# thoughts on the legalization of marijuana and DP



## Surfingisfun001 (Sep 25, 2007)

I am not sure if this will happen but people are spreading rumors about marijuana becoming legal in the state of California in the near future. I would never wish DP on my worst enemy but since many people with DPD are drug induced especially from marijuana, more than likely if marijuana becomes legal in California there will also be an increase in people suffering with DPD which could potentially cause a huge change in DPD awareness.


----------



## Conjurus (Oct 25, 2008)

I've also heard rumors of the legalization of marijuana, but not just in cali- all over the states. My thoughts though are that the majority of people that want to smoke it already have and won't suddenly smoke it because it's legal. BUT I'm sure there will be some that give it a try. Hopefully they won't get dp, but yeah like you said, it could lead into increased awareness of it.

P.S.-This doesn't have much to do with your point, but I wanted to throw in the fact that should it become legal, it certainly isn't because the government has some kind of pity or passion for those that want to smoke weed and can't. It's all about money.


----------



## Surfingisfun001 (Sep 25, 2007)

It would definitely be a milestone in history


----------



## Matt210 (Aug 15, 2004)

The government should make weed legal and tax it to death like they do with cigarettes. I don't understand the resistance to this. Weed is easy to obtain, smoked by anyone who wants to smoke it, and so much money is lost in half-hearted efforts to try and police it. Not to mention there is always the fact that anything illegal has an extra appeal to young kids going through the rebellious phase.

You legalize it, then you take the criminal and underground aspect out of it - you put heavy taxes on it and make some money instead of losing money. I guarantee smoking would go down, government revenues would go up. Win/Win.

As for DP - doubt it would have much of an effect because as has been mentioned, pretty much anyone in North America that wants to try weed, has tried weed.


----------



## Conjurus (Oct 25, 2008)

Matt210 said:


> Win/Win.


Except for conservatives and those who wouldn't like the increased price of weed. I'm guessing that the price _would_ go up?


----------



## Luciiz (Oct 15, 2008)

My DR was somewhat caused by marijuana, and when I smoke it it usually gets worse when high/the day after, and I'm all for the legalization for marijuana. If you do a bit of studying, the case for legalization is staggeringly commonsensical.

But the thing is, prohibition makes consumption increase theoretically, and so if it was legal state-wide, use would go down.

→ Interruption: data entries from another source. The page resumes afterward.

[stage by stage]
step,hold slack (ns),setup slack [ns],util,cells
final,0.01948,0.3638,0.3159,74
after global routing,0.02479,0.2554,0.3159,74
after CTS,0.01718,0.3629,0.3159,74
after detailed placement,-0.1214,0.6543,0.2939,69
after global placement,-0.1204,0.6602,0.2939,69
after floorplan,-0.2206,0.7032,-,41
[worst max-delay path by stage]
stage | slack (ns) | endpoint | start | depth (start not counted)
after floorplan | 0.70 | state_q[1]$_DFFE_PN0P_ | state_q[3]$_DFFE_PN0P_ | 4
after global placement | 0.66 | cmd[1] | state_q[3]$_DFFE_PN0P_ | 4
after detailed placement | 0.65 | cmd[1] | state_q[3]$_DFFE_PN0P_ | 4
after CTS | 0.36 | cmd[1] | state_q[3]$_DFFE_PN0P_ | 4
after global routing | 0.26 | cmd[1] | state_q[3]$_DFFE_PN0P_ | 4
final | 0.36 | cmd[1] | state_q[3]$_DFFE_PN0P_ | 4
$ cat src/hdl/fdh_mark.sv
`timescale 1ns / 1ps

module fdh_mark import fdh_pkg::*; (
  input  rgb_t       now_pix,
  input  rgb_t       old_pix,
  input  logic [7:0] tolerance,
  output rgb_t       mark,
  output rgb_t       avg
);

  function automatic logic [7:0] chan_mark(input logic [7:0] now_v, input logic [7:0] old_v,
                                           input logic [7:0] tol);
    logic [7:0] diff;
    logic [7:0] sel;
    begin
      if (now_v > old_v) begin
        diff = now_v - old_v;
        sel  = MARK_BRIGHTER;
      end else begin
        diff = old_v - now_v;
        sel  = MARK_DARKER;
      end
      chan_mark = (diff >= tol) ? sel : MARK_NONE;
    end
  endfunction

  function automatic logic [7:0] chan_avg(input logic [7:0] a, input logic [7:0] b);
    logic [8:0] sum;
    begin
      sum      = {1'b0, a} + {1'b0, b};
      chan_avg = sum[8:1];
    end
  endfunction

  always_comb begin
    mark.red   = chan_mark(now_pix.red,   old_pix.red,   tolerance);
    mark.green = chan_mark(now_pix.green, old_pix.green, tolerance);
    mark.blue  = chan_mark(now_pix.blue,  old_pix.blue,  tolerance);
    avg.red    = chan_avg(now_pix.red,   old_pix.red);
    avg.green  = chan_avg(now_pix.green, old_pix.green);
    avg.blue   = chan_avg(now_pix.blue,  old_pix.blue);
  end

endmodule
--- src/hdl/fdh_pkg.sv ---
`timescale 1ns / 1ps

package fdh_pkg;

  // One RGB pixel as it sits in the background store: red in the top byte.
  typedef struct packed {
    logic [7:0] red;
    logic [7:0] green;
    logic [7:0] blue;
  } rgb_t;

  localparam int INDEX_W = 17;
  localparam logic [7:0] TOLERANCE_RESET = 8'd10;

  // Change markers per channel.
  localparam logic [7:0] MARK_BRIGHTER = 8'hFF;
  localparam logic [7:0] MARK_DARKER   = 8'h7F;
  localparam logic [7:0] MARK_NONE     = 8'h00;

  // Result queue between the compute stage and the output port.
  localparam int OUTQ_DEPTH = 3;
  localparam int OUTQ_CNT_W = 2;
  localparam int OUTQ_PTR_W = 2;

endpackage

--- src/hdl/fdh_outq.sv ---
`timescale 1ns / 1ps

module fdh_outq import fdh_pkg::*; (
  input  logic                  clk,
  input  logic                  rst,
  input  logic                  push,
  input  rgb_t                  push_data,
  input  logic                  pop,
  output rgb_t                  head,
  output logic                  not_empty,
  output logic [OUTQ_CNT_W-1:0] count
);

  rgb_t                  slots [OUTQ_DEPTH];
  logic [OUTQ_PTR_W-1:0] wr_ptr;
  logic [OUTQ_PTR_W-1:0] rd_ptr;

  function automatic logic [OUTQ_PTR_W-1:0] ptr_inc(input logic [OUTQ_PTR_W-1:0] p);
    begin
      ptr_inc = (p == OUTQ_PTR_W'(OUTQ_DEPTH - 1)) ? '0 : p + 1'b1;
    end
  endfunction

  assign head      = slots[rd_ptr];
  assign not_empty = (count != '0);

  always_ff @(posedge clk) begin
    if (push) begin
      slots[wr_ptr] <= push_data;
    end
  end

  always_ff @(posedge clk) begin
    if (rst) begin
      wr_ptr <= '0;
      rd_ptr <= '0;
      count  <= '0;
    end else begin
      if (push) begin
        wr_ptr <= ptr_inc(wr_ptr);
      end
      if (pop) begin
        rd_ptr <= ptr_inc(rd_ptr);
      end
      unique case ({push, pop})
        2'b10:   count <= count + 1'b1;
        2'b01:   count <= count - 1'b1;
        default: count <= count;
      endcase
    end
  end

endmodule
--- config.mk ---
export PLATFORM = sky130hd
export DESIGN_NAME = fdh_outq
export DESIGN_NICKNAME = d
export VERILOG_FILES = /design/src/hdl/fdh_pkg.sv /design/src/hdl/fdh_outq.sv
export SDC_FILE = /design/constraint.sdc
export NUM_CORES = 1
export LEC_CHECK = 0
export BUFFER_PORTS_ARGS = -buffer_cell sky130_fd_sc_hd__buf_2
export CORE_MARGIN = 8
export CORE_UTILIZATION = 38
export DETAILED_ROUTE_END_ITERATION = 10
export PLACE_DENSITY = 0.69
export SYNTH_ARGS = -nofsm -noshare
export SYNTH_HDL_FRONTEND = slang
export SYNTH_SLANG_ARGS = --single-unit
--- constraint.sdc ---
create_clock -name clk -period 3.4 [get_ports clk]
set_clock_uncertainty 0.1 [all_clocks]
set_input_delay 0.68 -clock clk [delete_from_list [all_inputs] [get_ports clk]]
set_output_delay 0.68 -clock clk [all_outputs]
set_load 0.02 [all_outputs]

DPD is extremely rare anyway and there would be no staggering increase in the number of DP cases imo. Anyway, the thing I've found as a trend for people (by searching their beginning story posts) is that they smoked marijuana and that they had a traumatic event back in their life or childhood (such as rape, bullying etc). It's most probably that that caused the DP, the marijuana is a simple trigger.

Anyway, loads of innocent kids are going to jail and getting their lives wasted away, so getting them back into the free for doing victimless crimes is just a freedom I'd like to see, even if marijuana use did increase aftere legalization. So it's kind of a trade off for innocent people being let out of jail for more people getting DP...

And in all likelihood many people do recover from DP (the overwhelming message this forum gives off is that you don't recover, but this is fallacy as recovered people do not return here, there is no scientific documentation on DPD at all, and there are different causes for different people), and when I do, this will have been the greatest learning experience of my life. The ultimate low. I've experienced it. Not in terms of poverty, or physical labour, or mental stress. Just, pure, simple, undefined, unreality.


----------



## Matt210 (Aug 15, 2004)

Conjurus said:


> Matt210 said:
> 
> 
> > Win/Win.
> ...


Social conservatives for sure. Any true fiscal conservative should applaud this plan.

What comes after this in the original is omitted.